If I may, I’ll like to offer my perspective.

When the Fed buys bonds, they are printing brand new money which they send to the bond sellers. That is their role in the US banking system. Absent QE, the Fed buys and sells bonds with a goal to maintain the money supply within the range that is consistent with their inflation target. Their normal key function is to by Treasury bonds on the open market to offset the cash drain that occurs when the Treasury sells bonds in the open market.

QE is a whole nother kettle of fish. In essence, the Fed is buying Treasury as well as mortgage bonds with more printed money in order to provide sufficient liquidity to goose the economy. When they buy a security, the money they send to the seller can be loaned out immediately in full. So the money the Fed printed can find its way into the pockets of business owners, home sellers or any other sort of borrower. Many believe that the original QE money is what has fueled a significant portion of the stock and bond market over the last decade.

So if the Fed is embarking on a new round of QE, past history would suggest another significant stock ramp up will follow. At some point, it would seem likely that owners of stock, maybe the next generation heirs, will start to sell stock in sufficient amounts to fuel real consumer inflation. Or maybe not, I just don’t know. My view is to stay invested in companies that will be able to keep up with inflation so that my principle is inflation protected is I have chosen wisely.



To: William Cloutier who wrote (63534)3/26/2020 12:44:01 AM
From: ajsharp  Read Replies (2) | Respond to of 78439
 
At this point it's hard to say who they're buying from, as there are so many different liquidity programs they're doing. Generally, financial institutions, but I'm not sure on some of the newer asset-backed security liquidity programs, like the corporate bond stuff.

What do you mean by "can they lend with fiduciary money"?

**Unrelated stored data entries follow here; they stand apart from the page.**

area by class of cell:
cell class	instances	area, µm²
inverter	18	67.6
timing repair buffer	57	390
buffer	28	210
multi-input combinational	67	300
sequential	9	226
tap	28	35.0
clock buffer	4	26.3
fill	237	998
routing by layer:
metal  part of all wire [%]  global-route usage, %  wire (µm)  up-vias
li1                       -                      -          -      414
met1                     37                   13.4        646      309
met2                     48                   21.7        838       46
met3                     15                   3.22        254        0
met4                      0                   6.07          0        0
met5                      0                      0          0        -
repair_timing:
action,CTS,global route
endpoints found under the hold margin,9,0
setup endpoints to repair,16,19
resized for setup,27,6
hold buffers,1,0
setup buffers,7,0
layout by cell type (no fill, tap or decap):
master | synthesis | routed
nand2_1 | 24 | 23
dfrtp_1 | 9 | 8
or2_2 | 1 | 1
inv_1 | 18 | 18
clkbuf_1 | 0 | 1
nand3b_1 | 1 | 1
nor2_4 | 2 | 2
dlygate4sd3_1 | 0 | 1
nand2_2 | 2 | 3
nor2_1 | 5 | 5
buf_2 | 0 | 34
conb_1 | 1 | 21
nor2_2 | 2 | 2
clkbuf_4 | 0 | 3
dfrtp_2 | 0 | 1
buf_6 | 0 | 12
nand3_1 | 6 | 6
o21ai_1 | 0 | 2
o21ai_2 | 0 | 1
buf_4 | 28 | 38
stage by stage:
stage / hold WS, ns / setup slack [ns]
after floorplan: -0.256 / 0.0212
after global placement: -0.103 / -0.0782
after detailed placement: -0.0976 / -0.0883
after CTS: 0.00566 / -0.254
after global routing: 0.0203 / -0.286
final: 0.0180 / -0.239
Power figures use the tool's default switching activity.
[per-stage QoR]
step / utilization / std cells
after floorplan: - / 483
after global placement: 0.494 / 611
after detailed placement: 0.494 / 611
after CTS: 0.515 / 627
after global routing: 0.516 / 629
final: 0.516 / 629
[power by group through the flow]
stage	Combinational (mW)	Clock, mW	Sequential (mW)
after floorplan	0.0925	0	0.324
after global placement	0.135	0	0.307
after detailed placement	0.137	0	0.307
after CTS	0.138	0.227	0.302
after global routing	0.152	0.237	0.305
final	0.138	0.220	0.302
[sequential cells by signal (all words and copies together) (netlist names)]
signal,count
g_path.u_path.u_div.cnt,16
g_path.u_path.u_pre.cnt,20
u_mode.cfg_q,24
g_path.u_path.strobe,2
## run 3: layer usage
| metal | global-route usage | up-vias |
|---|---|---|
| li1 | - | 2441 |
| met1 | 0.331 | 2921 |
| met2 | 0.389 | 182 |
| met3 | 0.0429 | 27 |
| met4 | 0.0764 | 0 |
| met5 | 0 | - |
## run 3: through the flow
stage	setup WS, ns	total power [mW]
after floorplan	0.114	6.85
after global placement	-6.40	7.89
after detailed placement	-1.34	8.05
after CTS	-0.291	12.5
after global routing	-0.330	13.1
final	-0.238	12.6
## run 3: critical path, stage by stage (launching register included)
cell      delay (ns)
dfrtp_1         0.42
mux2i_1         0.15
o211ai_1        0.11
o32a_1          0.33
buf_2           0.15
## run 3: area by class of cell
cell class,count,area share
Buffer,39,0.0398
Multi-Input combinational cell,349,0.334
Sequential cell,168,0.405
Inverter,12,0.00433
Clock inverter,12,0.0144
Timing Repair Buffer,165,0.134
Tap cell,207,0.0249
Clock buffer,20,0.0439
File: config.mk
export PLATFORM = sky130hd
export DESIGN_NAME = adc_oneshot_seq
export DESIGN_NICKNAME = d
export VERILOG_FILES = /design/src/rtl/adc_seq_pkg.sv /design/src/rtl/adc_seq_ctrl.sv /design/src/rtl/adc_conv_model.sv /design/src/rtl/adc_result_bank.sv /design/src/rtl/adc_oneshot_seq.sv
export SDC_FILE = /design/constraint.sdc
export NUM_CORES = 1
export LEC_CHECK = 0
export ABC_CLOCK_PERIOD_IN_PS = 4900
export CAP_MARGIN = 15
export CORE_MARGIN = 2
export CORE_UTILIZATION = 60
export DETAILED_ROUTE_END_ITERATION = 6
export PLACE_DENSITY = 0.9
export SLEW_MARGIN = 20
export SYNTH_ARGS = -nofsm -noshare
export SYNTH_HDL_FRONTEND = slang
export SYNTH_SLANG_ARGS = --single-unit
File: constraint.sdc
create_clock -name clk_i -period 4.9 [get_ports clk_i]
set_clock_uncertainty 0.1 [all_clocks]
set_input_delay 0.735 -clock clk_i [delete_from_list [all_inputs] [get_ports clk_i]]
set_output_delay 0.735 -clock clk_i [all_outputs]
set_load 0.03 [all_outputs]
File: src/rtl/adc_seq_pkg.sv
package adc_seq_pkg;
  typedef enum logic [1:0] {
    ST_IDLE    = 2'd0,
    ST_SAMPLE  = 2'd1,
    ST_CONVERT = 2'd2
  } seq_state_e;

  localparam logic TRIG_SW = 1'b0;
  localparam logic TRIG_HW = 1'b1;
endpackage

File: src/rtl/adc_seq_ctrl.sv
module adc_seq_ctrl
  import adc_seq_pkg::*;
#(
  parameter int SW = 8
) (
  input  logic          clk_i,
  input  logic          rst_ni,
  input  logic          enable_i,
  input  logic          sw_start_i,
  input  logic          hw_trig_i,
  input  logic          mode_i,
  input  logic [SW-1:0] sample_cycles_i,
  input  logic          conv_done_i,
  output logic          start_o,
  output logic          conv_start_o,
  output logic          abort_o,
  output logic          wr_o,
  output logic          sample_conv_o,
  output logic          busy_o,
  output logic          mode_o
);
  seq_state_e    state_q, state_d;
  logic [SW-1:0] cnt_q;
  logic          lock_q;
  logic          mode_q;
  logic          start_evt;

  assign start_evt     = (mode_q == TRIG_HW) ? hw_trig_i : sw_start_i;
  assign start_o       = (state_q == ST_IDLE) && enable_i && !lock_q && start_evt;
  assign abort_o       = (state_q != ST_IDLE) && !enable_i;
  assign conv_start_o  = (state_q == ST_SAMPLE) && enable_i && (cnt_q == '0);
  assign wr_o          = (state_q == ST_CONVERT) && enable_i && conv_done_i;
  assign sample_conv_o = (state_q == ST_SAMPLE);
  assign busy_o        = (state_q != ST_IDLE);
  assign mode_o        = mode_q;

  always_comb begin
    state_d = state_q;
    unique case (state_q)
      ST_IDLE:    if (start_o) state_d = ST_SAMPLE;
      ST_SAMPLE:  if (abort_o) state_d = ST_IDLE;
                  else if (conv_start_o) state_d = ST_CONVERT;
      ST_CONVERT: if (abort_o || wr_o) state_d = ST_IDLE;
      default:    state_d = ST_IDLE;
    endcase
  end

  always_ff @(posedge clk_i or negedge rst_ni) begin
    if (!rst_ni) begin
      state_q <= ST_IDLE;
      cnt_q   <= '0;
      lock_q  <= 1'b0;
      mode_q  <= TRIG_SW;
    end else begin
      state_q <= state_d;
      if (start_o)
        cnt_q <= (sample_cycles_i == '0) ? '0 : sample_cycles_i - 1'b1;
      else if (state_q == ST_SAMPLE && cnt_q != '0)
        cnt_q <= cnt_q - 1'b1;
      // disarm after a completed result; re-arm once enable seen low
      if (wr_o) lock_q <= 1'b1;
      else if (!enable_i) lock_q <= 1'b0;
      if (state_q == ST_IDLE) mode_q <= mode_i;
    end
  end


  abort_chk: assert property (@(posedge clk_i) disable iff (!rst_ni)
    (state_q != ST_IDLE && !enable_i) |=> (state_q == ST_IDLE));

  lock_chk: assert property (@(posedge clk_i) disable iff (!rst_ni)
    (state_q == ST_IDLE && lock_q && enable_i) |=> (state_q == ST_IDLE));

  mode_hold_chk: assert property (@(posedge clk_i) disable iff (!rst_ni)
    (state_q != ST_IDLE) |=> (mode_q == $past(mode_q)));

  sample_first_chk: assert property (@(posedge clk_i) disable iff (!rst_ni)
    start_o |=> (sample_conv_o && busy_o));
endmodule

Regarding the accounting, as far as I know, any assets the fed purchases is purely electronic. When they purchase, say, $1 million in treasury securities from a bank, the Fed increases a treasury security asset account for $1 million on their balance sheet, and decrease a cash account by the same amount. The bank does the opposite: decrease the treasuries asset account, increase the cash account. Now, theoretically, the bank has $1 million dollars they can lend out to a client.

This process can indeed be inflationary, because when the Fed purchases securities, they are creating new money in the system. In normal times, they do this using "open market operations" -- buying and selling treasuries -- in order to maintain the target Federal Funds rate.

In a liquidity crisis like we're in now (and similarly in 2008), dollars are fleeing the system in large amounts at rapid velocity. Consider the typical bank run scenario: people run to the bank to withdraw their money from accounts to take a stuff under a mattress, or maybe to buy gold. When this happens, money -- better thought of in this context as credit -- is removed from the system.

In a fractional reserve system, banks can lend (credit) up to a specific percentage of deposit accounts (money) held at the bank out into the economy.

This is essentially what happens in a liquidity crisis, writ large across the entire system. Instead of individuals running to the bank, it's hedge fund clients and sovereign wealth and foreign investors liquidating (often leveraged) positions and taking money home overseas, putting it into gold, or buying US treasuries. All of this has the harmful effect of reducing the amount of available credit in the system. Eventually, this has a contractionary, deflationary effect in the economy.

So, in these crisis scenarios, basically what the Fed is trying to do is shore up the system, and replace rapidly evaporating credit in the system.